Atendiendo a la norma, deberíamos ceñirnos, literalmente, a la comparativa de coberturas de acuerdo con las necesidades específicas de cada cliente: Bloques de garantías, definiciones, clausulado… Por supuesto, prestar especial atención a las exclusiones, cláusulas limitativas, delimitadoras, ámbito territorial, jurisdiccional… y, como no, la parte económica: tasas, franquicias, límites, sublímites…
En fin, una numerosa cantidad de variables que hay que ponderar para hacer el trabajo (esperemos que cada vez más conocido y reconocido por los clientes) de un buen corredor de seguros.

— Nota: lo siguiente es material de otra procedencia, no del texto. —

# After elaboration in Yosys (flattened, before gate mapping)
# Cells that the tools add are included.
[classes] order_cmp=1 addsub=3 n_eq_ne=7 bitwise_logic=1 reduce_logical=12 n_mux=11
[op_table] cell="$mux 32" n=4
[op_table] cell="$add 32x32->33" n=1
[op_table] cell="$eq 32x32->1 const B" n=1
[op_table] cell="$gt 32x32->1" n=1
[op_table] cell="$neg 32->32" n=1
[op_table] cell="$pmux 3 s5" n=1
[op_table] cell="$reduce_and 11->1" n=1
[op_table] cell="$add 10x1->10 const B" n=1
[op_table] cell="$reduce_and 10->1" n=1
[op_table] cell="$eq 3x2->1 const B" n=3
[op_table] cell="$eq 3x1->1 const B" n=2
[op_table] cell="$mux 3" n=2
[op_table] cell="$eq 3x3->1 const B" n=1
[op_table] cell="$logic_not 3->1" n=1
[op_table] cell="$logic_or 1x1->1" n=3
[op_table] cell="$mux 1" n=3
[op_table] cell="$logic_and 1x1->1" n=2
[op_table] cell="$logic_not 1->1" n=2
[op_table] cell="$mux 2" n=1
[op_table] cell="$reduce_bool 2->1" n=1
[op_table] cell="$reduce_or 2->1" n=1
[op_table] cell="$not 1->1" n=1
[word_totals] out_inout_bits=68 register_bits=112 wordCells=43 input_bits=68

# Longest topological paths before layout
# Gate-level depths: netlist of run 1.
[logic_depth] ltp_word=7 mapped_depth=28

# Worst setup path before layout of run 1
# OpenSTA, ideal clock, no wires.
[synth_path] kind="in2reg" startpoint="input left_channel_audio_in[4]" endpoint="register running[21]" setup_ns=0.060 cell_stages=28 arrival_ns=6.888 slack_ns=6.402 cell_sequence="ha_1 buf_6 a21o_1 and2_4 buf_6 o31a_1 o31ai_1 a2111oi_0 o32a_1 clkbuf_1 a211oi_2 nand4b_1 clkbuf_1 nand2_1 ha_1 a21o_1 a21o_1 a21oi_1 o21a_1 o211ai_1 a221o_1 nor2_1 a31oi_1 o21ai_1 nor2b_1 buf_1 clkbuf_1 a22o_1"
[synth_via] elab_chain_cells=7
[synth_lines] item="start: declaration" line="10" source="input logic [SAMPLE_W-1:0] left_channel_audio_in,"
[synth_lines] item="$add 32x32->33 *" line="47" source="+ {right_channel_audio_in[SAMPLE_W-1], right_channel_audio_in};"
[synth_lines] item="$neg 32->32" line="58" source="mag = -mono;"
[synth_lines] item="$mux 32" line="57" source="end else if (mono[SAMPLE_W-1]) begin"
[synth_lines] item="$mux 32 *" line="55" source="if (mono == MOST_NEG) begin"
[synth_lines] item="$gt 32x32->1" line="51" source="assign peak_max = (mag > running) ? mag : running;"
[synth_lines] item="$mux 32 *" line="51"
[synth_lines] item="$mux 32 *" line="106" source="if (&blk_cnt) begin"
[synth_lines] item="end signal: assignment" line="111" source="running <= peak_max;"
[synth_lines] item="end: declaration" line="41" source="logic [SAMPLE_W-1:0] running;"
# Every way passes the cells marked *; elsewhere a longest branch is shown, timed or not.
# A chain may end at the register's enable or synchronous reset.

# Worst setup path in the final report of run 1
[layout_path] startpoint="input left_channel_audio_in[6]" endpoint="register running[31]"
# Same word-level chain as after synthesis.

Pero claro, el contrato no habla de realidades, de problemas, de tiempos, de calidad de las reparaciones… y, sin embargo, influyen (y mucho) a la hora de la satisfacción general de los clientes y su visión de las pólizas de seguros en particular y del sector asegurador en general.

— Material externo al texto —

### src/rtl/mppt_po_tracker_pkg.sv
// Shared definitions for the perturb-and-observe MPPT tracker: sample/duty width,
// product width and the controller state encoding.
package mppt_po_tracker_pkg;

    localparam int W  = 12;
    localparam int PW = 2 * W;

    typedef enum logic [2:0] {
        ST_IDLE   = 3'd0,
        ST_MUL    = 3'd1,
        ST_CMP    = 3'd2,
        ST_UPD    = 3'd3,
        ST_SETTLE = 3'd4
    } state_t;

endpackage

### src/rtl/mppt_mul_seq.sv
// Sequential W x W unsigned shift-add multiplier, one multiplier bit per cycle.
// done marks the final iteration; product is complete from the following cycle.
module mppt_mul_seq
    import mppt_po_tracker_pkg::*;
(
    input  logic          clock,
    input  logic          rst_n,
    input  logic          start,
    input  logic [W-1:0]  multiplicand,
    input  logic [W-1:0]  multiplier,
    output logic          done,
    output logic [PW-1:0] product
);

    localparam int IW = $clog2(W);

    logic [PW-1:0] mcand_q;
    logic [PW-1:0] acc_q;
    logic [W-1:0]  mplier_q;
    logic [IW-1:0] iter_q;
    logic          busy_q;

    always_ff @(posedge clock) begin
        if (!rst_n) begin
            mcand_q  <= '0;
            acc_q    <= '0;
            mplier_q <= '0;
            iter_q   <= '0;
            busy_q   <= 1'b0;
        end else if (start) begin
            mcand_q  <= {{W{1'b0}}, multiplicand};
            mplier_q <= multiplier;
            acc_q    <= '0;
            iter_q   <= '0;
            busy_q   <= 1'b1;
        end else if (busy_q) begin
            if (mplier_q[0]) begin
                acc_q <= acc_q + mcand_q;
            end
            mcand_q  <= mcand_q << 1;
            mplier_q <= mplier_q >> 1;
            iter_q   <= iter_q + IW'(1);
            if (iter_q == IW'(W - 1)) begin
                busy_q <= 1'b0;
            end
        end
    end

    assign done    = busy_q && (iter_q == IW'(W - 1));
    assign product = acc_q;

endmodule

### src/rtl/mppt_po_tracker.sv
// Perturb-and-observe MPPT: multiplies V*I, compares with the previous power and steps
// the clamped duty command, then idles for a settle window before taking the next sample.
module mppt_po_tracker
    import mppt_po_tracker_pkg::*;
#(
    parameter int DUTY_INIT     = 2048,
    parameter int DUTY_MIN      = 200,
    parameter int DUTY_MAX      = 3900,
    parameter int DUTY_STEP     = 16,
    parameter int DEADBAND      = 64,
    parameter int SETTLE_CYCLES = 20000
)(
    input  logic         clock,
    input  logic         rst_n,
    input  logic         sample_valid,
    output logic         sample_ready,
    input  logic [W-1:0] v_in,
    input  logic [W-1:0] i_in,
    output logic [W-1:0] duty_out,
    output logic         duty_valid,
    output logic         dir_up
);

    localparam int CW = (SETTLE_CYCLES > 1) ? $clog2(SETTLE_CYCLES) : 1;
    localparam logic signed [PW:0]  DB    = (PW+1)'(DEADBAND);
    localparam logic signed [W+1:0] STEP  = (W+2)'(DUTY_STEP);
    localparam logic signed [W+1:0] D_MAX = (W+2)'(DUTY_MAX);
    localparam logic signed [W+1:0] D_MIN = (W+2)'(DUTY_MIN);

    state_t          state_q, state_d;
    logic            mul_start, mul_done;
    logic [PW-1:0]   product;
    logic [PW-1:0]   p_prev_q;
    logic            first_q;
    logic            step_en_q;
    logic            dir_next_q;
    logic [CW-1:0]   settle_q;
    logic            settle_done;
    logic signed [PW:0]  dp;
    logic signed [W+1:0] nxt;

    assign sample_ready = (state_q == ST_IDLE);
    assign mul_start    = sample_ready && sample_valid;
    assign settle_done  = (int'(settle_q) == SETTLE_CYCLES - 1);

    mppt_mul_seq u_mul (
        .clock        (clock),
        .rst_n        (rst_n),
        .start        (mul_start),
        .multiplicand (v_in),
        .multiplier   (i_in),
        .done         (mul_done),
        .product      (product)
    );

    assign dp  = $signed({1'b0, product}) - $signed({1'b0, p_prev_q});
    assign nxt = dir_next_q ? ($signed({2'b00, duty_out}) + STEP)
                            : ($signed({2'b00, duty_out}) - STEP);

    always_ff @(posedge clock) begin
        if (!rst_n) begin
            state_q <= ST_IDLE;
        end else begin
            state_q <= state_d;
        end
    end

    always_comb begin
        state_d = state_q;
        unique case (state_q)
            ST_IDLE:   if (sample_valid) state_d = ST_MUL;
            ST_MUL:    if (mul_done) state_d = ST_CMP;
            ST_CMP:    state_d = ST_UPD;
            ST_UPD:    state_d = (SETTLE_CYCLES == 0) ? ST_IDLE : ST_SETTLE;
            ST_SETTLE: if (settle_done) state_d = ST_IDLE;
            default:   state_d = ST_IDLE;
        endcase
    end

    // Decision is latched in CMP and applied in UPD; a clamp overrides the chosen direction.
    always_ff @(posedge clock) begin
        if (!rst_n) begin
            duty_out   <= W'(DUTY_INIT);
            duty_valid <= 1'b0;
            dir_up     <= 1'b1;
            first_q    <= 1'b1;
            p_prev_q   <= '0;
            settle_q   <= '0;
            step_en_q  <= 1'b0;
            dir_next_q <= 1'b1;
        end else begin
            duty_valid <= 1'b0;
            unique case (state_q)
                ST_CMP: begin
                    if (first_q || (dp > DB)) begin
                        step_en_q  <= 1'b1;
                        dir_next_q <= dir_up;
                    end else if (dp < -DB) begin
                        step_en_q  <= 1'b1;
                        dir_next_q <= ~dir_up;
                    end else begin
                        step_en_q  <= 1'b0;
                        dir_next_q <= dir_up;
                    end
                end
                ST_UPD: begin
                    duty_valid <= 1'b1;
                    p_prev_q   <= product;
                    first_q    <= 1'b0;
                    if (step_en_q) begin
                        if (nxt >= D_MAX) begin
                            duty_out <= W'(DUTY_MAX);
                            dir_up   <= 1'b0;
                        end else if (nxt <= D_MIN) begin
                            duty_out <= W'(DUTY_MIN);
                            dir_up   <= 1'b1;
                        end else begin
                            duty_out <= nxt[W-1:0];
                            dir_up   <= dir_next_q;
                        end
                    end
                end
                ST_SETTLE: begin
                    settle_q <= settle_done ? '0 : settle_q + CW'(1);
                end
                default: ;
            endcase
        end
    end

endmodule

### config.mk
export PLATFORM = sky130hd
export DESIGN_NAME = mppt_po_tracker
export DESIGN_NICKNAME = d
export VERILOG_FILES = /design/src/rtl/mppt_po_tracker_pkg.sv /design/src/rtl/mppt_mul_seq.sv /design/src/rtl/mppt_po_tracker.sv
export SDC_FILE = /design/constraint.sdc
export NUM_CORES = 1
export LEC_CHECK = 0
export ABC_AREA = 1
export CAP_MARGIN = 40
export CORE_AREA = 3 3 134 136
export DETAILED_ROUTE_END_ITERATION = 12
export DIE_AREA = 0 0 137 139
export GPL_TIMING_DRIVEN = 0
export PLACE_DENSITY_LB_ADDON = 0.2
export SLEW_MARGIN = 20
export SYNTH_ARGS = -nofsm -noshare
export SYNTH_HDL_FRONTEND = slang
export SYNTH_SLANG_ARGS = --single-unit
export TNS_END_PERCENT = 30
### constraint.sdc
create_clock -name clock -period 2.7 [get_ports clock]
set_input_delay 0.54 -clock clock [delete_from_list [all_inputs] [get_ports clock]]
set_output_delay 0.54 -clock clock [all_outputs]
set_load 0.02 [all_outputs]
==> results by group <==
Global route
  • First-pass GRT wire length: 35,600 um
  • Largest net degree at the start of global routing: 17
  • Tot GR Track Use: 22.8%
  • Total gr overflow: 0
  • Initial antenna violation count: 0
  • Vias in the first global route: 7,600

Placed design
  • IO buf count: 39
  • Setup WS pre-CTS: -0.0527 ns
  • Final GP Congestion: 0.924
  • HPWL Detailed: 16,700 um

Detailed routing
  • Antenna-violating nets left: 0
  • Via/cell ratio: 5.12
  • Remaining DRCs: 0
  • Via count: 8,300
  • DRT iter0 DRCs: 491
  • Final wirelength: 21,200 um
  • Drt first pass iters: 6
  • Wire per inst: 13.1 um

Floorplanning
  • Initial Util: 49.0%
  • Core area: 17,100 um^2
  • Row count: 48
  • Die Area: 19,000 um^2
  • IO Count: 42
  • Die height: 139 um
  • DIE WIDTH: 137 um

Pwr
  • Switching share of power: 33.4%
  • Power consumption: 6.04 mW
  • Flop pwr share: 32.2%
  • Clock Power Share: 39.4%
  • Comb power frac: 28.4%
  • Switching power: 2.02 mW
  • Maximum VDD drop: 0.381 mV
  • Leakage: 4.61 nW
  • Cell Pwr Density: 622 nW/um^2
  • Internal power: 4.03 mW

Timing
  • Min Tclk post-route: 2.52 ns
  • Final period util: 93.4%
  • Slew Limit Fails: 0
  • RSZ-0062 raised after global routing: false
  • Slew headroom: 57.7%
  • Min setup slack post-route: 0.178 ns
  • Setup Viol. Count Final: 0
  • Max frequency: 397 MHz
  • Final Hold Fails: 0
  • Skew final: 0.0105 ns
  • Slew @ Worst Pin: 0.635 ns

Clock tree
  • CTS tree: yes
  • Cts hold-fix bufs: 0
  • CTS max path bufs: 2
  • Clk sink count: 122
  • Clk_lat worst skew: 0.42 ns
  • Root Buffer: clkbuf_16
  • Clk slew on worst S/H paths: 0.06 ns
  • H-tree Lvls: 4
  • Inserted Clock Buffers: 17

Synth
  • Seq/Total Area, Yosys: 29.2%
  • Most area-consuming cells after synthesis: dfxtp_1 29%, nand2_1 17%, inv_1 9.8%, ha_1 7.6%, a21oi_1 6.0%
  • Synth Cell Area: 8360 um^2
  • Synth top area share: 29.2%
  • Synth Register Bits: 122
  • Mux contribution to synthesized area: 0%
  • Post-synth EDFFs: 0
  • Compound-Gate Fraction of Synth Area: 15.1%
  • Commonest cells post-synth: 372 x nand2_1, 218 x inv_1, 122 x dfxtp_1, 110 x nor2_1, 100 x a21oi_1
  • Post-synthesis adder-cell area fraction: 8.11%
  • Largest family of logic cells by synthesized area: simple AND/OR/NAND/NOR gates
  • Mean area per synthesized cell: 6.31 um^2
  • Most frequent cell after synthesis: nand2_1
  • Post-synthesis async set-or-reset flop share: 0%
  • Post-Synth XOR/XNOR Area: 3.25%
  • Netlist cell types: 49
  • Ys Warns: 0
  • Cells after synthesis: 1,324
  • Yosys top cell by area: dfxtp_1
  • Ys flop type: dfxtp_1
  • Post-synthesis simple-gate area fraction: 32.4%

Finish
  • Number of diodes: 0
  • Final #Nets: 1,463
  • Proportion of layout cells with a drive suffix above 1: 6.16%
  • Area Overhead vs Synth: 16.2%

Critical path
  • Worst Reg-to-Reg Cells: 18
  • Crit Path Class: flop to flop
  • Crit path DAT: 2.83 ns
  • CP endpoint kind: flop
  • Crit path launch type: flop
  • Top fanout value on the critical path: 5
  • Req. time, crit path: 3.01 ns

Run
  • Max-cap check violation count: 0

Run status
  • Outcome: finished clean

Hold path
  • Hold depth: 1
  • Worst min-delay path class: flop to flop
cells in the final DEF (no fill, tap or decap), types with 6 or more instances in the layout:
cell type          n
nand3_1           80
nand3_2            6
inv_1            217
clkbuf_1          32
ha_1              47
dfxtp_1          119
o211ai_1           8
a21oi_2            8
nand2_1          367
nand4_1           21
xor2_1            24
nand3b_1          10
nand2_2            6
nor2_1           108
xnor2_1            7
o21ai_0           61
nor2_2             6
a21oi_1           99
nor3_1            16
a31oi_1           24
clkdlybuf4s50_1   39
clkbuf_16         17
through the flow:
step | hold slack [ns] | instance area [um^2] | instances | util (%) | setup TNS, ns
after detailed placement | 0.448 | 9030 | 1589 | 53.0 | -0.183
after CTS | 0.454 | 9660 | 1620 | 56.6 | 0
after global placement | 0.440 | 9030 | 1589 | 53.0 | -0.0967
after floorplan | 0.422 | 8360 | 1325 | - | 0
after global routing | 0.482 | 9710 | 1620 | 56.9 | 0
final | 0.453 | 9710 | 1620 | 56.9 | 0
path summary, 6_finish.rpt:
kind / startpoint / end / slack (ns)
setup / recovery: u_mul.product[4] / step_en_q / 0.18
hold / removal: settle_q[14] / settle_q[14] / 0.45
setup reg to reg: u_mul.product[4] / step_en_q / 0.18
hold reg to reg: settle_q[14] / settle_q[14] / 0.45
registers in the layout, indices dropped and copies added, names as in the netlist, 3 cells and up:
| register | count |
|---|---|
| duty_out | 10 |
| p_prev_q | 24 |
| settle_q | 15 |
| state_q | 3 |
| u_mul.iter_q | 4 |
| u_mul.mcand_q | 24 |
| u_mul.mplier_q | 12 |
| u_mul.product | 24 |
power groups by stage:
| stage | clock, mW | combinational [mW] | sequential [mW] |
|---|---|---|---|
| 2_1_floorplan | 0 | 1.28 | 1.96 |
| 3_3_place_gp | 0 | 1.63 | 1.98 |
| 3_5_place_dp | 0 | 1.67 | 1.98 |
| 4_1_cts | 2.41 | 1.69 | 1.94 |
| 5_1_grt | 2.48 | 1.96 | 1.95 |
| 6_report | 2.38 | 1.72 | 1.94 |
cells by family (layout without fill, tap and decap cells):
group | count (synthesis) | in the layout
AO/OA/AOI/OAI | 223 | 223
flip-flops | 122 | 122
other | 1 | 2
XOR/XNOR | 31 | 31
buffers and inverters | 259 | 329
AND/OR/NAND/NOR | 635 | 635
adder cells (fa/ha/maj) | 53 | 53
critical path: stages, from the launching register on:
cell     delay (ns)
dfxtp_1        0.36
ha_1           0.40
nand2_1        0.11
inv_1          0.12
nand2_1        0.06
nand3_1        0.19
nand2_1        0.11
nand2_1        0.10
nand3_1        0.10
nand2_1        0.08
nand2_1        0.04
nand2_1        0.07
nand3_1        0.11
a21oi_2        0.19
nand2_1        0.07
nand2_1        0.08
nand3_2        0.08
nand2_1        0.08
inv_1          0.04
per-layer routing:
layer | share of wire [%] | track usage [%]
met2 | 46 | 37.5
met5 | 0 | 0
met1 | 49 | 31.0
met4 | 2.1 | 7.83
met3 | 2.9 | 2.61
area by class of cell:
| cell class | instances | area, um^2 |
|---|---|---|
| Fill cell | 1740 | 7350 |
| Inverter | 222 | 836 |
| Tap cell | 225 | 282 |
| Timing Repair Buffer | 39 | 390 |
| Buffer | 37 | 155 |
| Clock inverter | 12 | 174 |
| Sequential cell | 122 | 2450 |
| Clock buffer | 19 | 443 |
| Multi-Input combinational cell | 944 | 4980 |
timing repair:
action                                  in CTS  in global routing
gates resized for setup                      4                 19
endpoints found under the setup margin       4                  6
hold endpoints to repair                     0                  0
pin swaps                                    0                  3
cloned                                       0                  0
setup buffers                                0                  0
(Power assumes the default switching activity.)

¿Qué pasa si una póliza, objetivamente, de acuerdo con los parámetros antes citados, es la mejor del mercado, pero…?
- La grúa acude tarde, mal y nunca.
- Los reparadores estropean más cosas de las que arreglan.

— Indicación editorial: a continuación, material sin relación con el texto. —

==> src/rtl/inv_share_arb.sv <==
// Round-robin sharing of one external inverter among N_REQ requesters.
// Define INV_SHARE_CHECK_EN to build the sticky err result checker.
module inv_share_arb
  import inv_share_pkg::*;
#(
  parameter int N_REQ = N_REQ_DEF,
  parameter int WIDTH = WIDTH_DEF,
  parameter int ID_W  = id_w(N_REQ)
) (
  input  logic                   clk,
  input  logic                   rst,
  input  logic [N_REQ-1:0]       req,
  input  logic [N_REQ*WIDTH-1:0] req_data,
  output logic [N_REQ-1:0]       gnt,
  output logic [WIDTH-1:0]       inv_in,
  input  logic [WIDTH-1:0]       inv_out,
  output logic                   rsp_valid,
  output logic [ID_W-1:0]        rsp_id,
`ifdef INV_SHARE_CHECK_EN
  output logic                   err,
`endif
  output logic [WIDTH-1:0]       rsp_data
);

  state_e             state_q;
  logic [ID_W-1:0]    ptr_q;
  logic [ID_W-1:0]    cur_id_q;
  logic [N_REQ-1:0]   gnt_q;
  logic [WIDTH-1:0]   inv_in_q;
  logic               rsp_valid_q;
  logic [ID_W-1:0]    rsp_id_q;
  logic [WIDTH-1:0]   rsp_data_q;

  logic [ID_W-1:0]    win;
  logic               any;
  logic [N_REQ-1:0]   gnt_d;
  logic [WIDTH-1:0]   op_d;
  logic [WIDTH-1:0]   ops [N_REQ];

  for (genvar g = 0; g < N_REQ; g++) begin : g_ops
    assign ops[g] = req_data[g*WIDTH +: WIDTH];
  end

  rr_pick #(
    .N_REQ (N_REQ),
    .ID_W  (ID_W)
  ) u_pick (
    .req    (req),
    .ptr    (ptr_q),
    .winner (win),
    .any    (any)
  );

  assign gnt_d = N_REQ'(1) << win;
  assign op_d  = ops[win];

  always_ff @(posedge clk or posedge rst) begin
    if (rst) begin
      state_q     <= IDLE;
      ptr_q       <= ID_W'(N_REQ - 1);
      cur_id_q    <= '0;
      gnt_q       <= '0;
      inv_in_q    <= '0;
      rsp_valid_q <= 1'b0;
      rsp_id_q    <= '0;
      rsp_data_q  <= '0;
    end else begin
      unique case (state_q)
        IDLE: begin
          rsp_valid_q <= 1'b0;
          gnt_q       <= '0;
          if (any) begin
            gnt_q    <= gnt_d;
            inv_in_q <= op_d;
            cur_id_q <= win;
            ptr_q    <= win;
            state_q  <= BUSY;
          end
        end
        BUSY: begin
          // result of the shared inverter has settled by now
          rsp_data_q  <= inv_out;
          rsp_id_q    <= cur_id_q;
          rsp_valid_q <= 1'b1;
          gnt_q       <= '0;
          state_q     <= IDLE;
        end
        default: state_q <= IDLE;
      endcase
    end
  end

`ifdef INV_SHARE_CHECK_EN
  logic err_q;

  always_ff @(posedge clk or posedge rst) begin
    if (rst) begin
      err_q <= 1'b0;
    end else if (state_q == BUSY && inv_out != ~inv_in_q) begin
      err_q <= 1'b1;
    end
  end

  assign err = err_q;
`endif

  assign gnt       = gnt_q;
  assign inv_in    = inv_in_q;
  assign rsp_valid = rsp_valid_q;
  assign rsp_id    = rsp_id_q;
  assign rsp_data  = rsp_data_q;

endmodule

- Entre gremio y gremio pasan semanas.
- Las indemnizaciones se retrasan sin justificación.
- El departamento de siniestros de la aseguradora siempre da el “NO” como primera respuesta.
- Pasar el filtro de la centralita son 50 opciones y 30 minutos…
Entonces, ¿qué hacemos si, “objetivamente” una aseguradora tiene peor póliza que otra, pero…?
- Da un servicio ejemplar y por ello la recomendamos frente a la otra ¿estaríamos incumpliendo nuestra obligación legal?
- Si gracias a la importante cartera que mantenemos, ésta pone a disposición de nuestros clientes teléfonos de atención diferentes, compromisos de calidad, de plazos de respuesta, de tiempos de tramitación ¿lo debemos tener en cuenta a la hora de hacer nuestra recomendación?
- Si por nuestra trayectoria con la compañía tenemos acceso a hablar con personas con capacidad de decisión, con las que se puede discutir un siniestro ¿no sería una razón de peso para orientar a nuestro cliente?
- Si detrás del teléfono hay personas y no centralitas infinitas, ¿no hay que valorarlo?
La complejidad de nuestra actividad es importante y la norma debería contemplar aspectos que no se ciñeran a la absoluta objetividad. Existen, como hemos visto, otros más subjetivos que deben ser, sin duda, de necesaria valoración.
Si utilizas un sistema de puntuación por bloque de garantías, en el que se obtiene una puntuación por cada póliza o modalidad, estas realidades “subjetivas” deben corregir esa puntuación aplicando un coeficiente corrector. Con ello, conseguiremos hacer la mejor recomendación al cliente.
Y tú, ¿te has encontrado en alguna de estas situaciones? ¿Crees que este tipo de oferta de valor debe tenerse en cuenta en las recomendaciones a los clientes?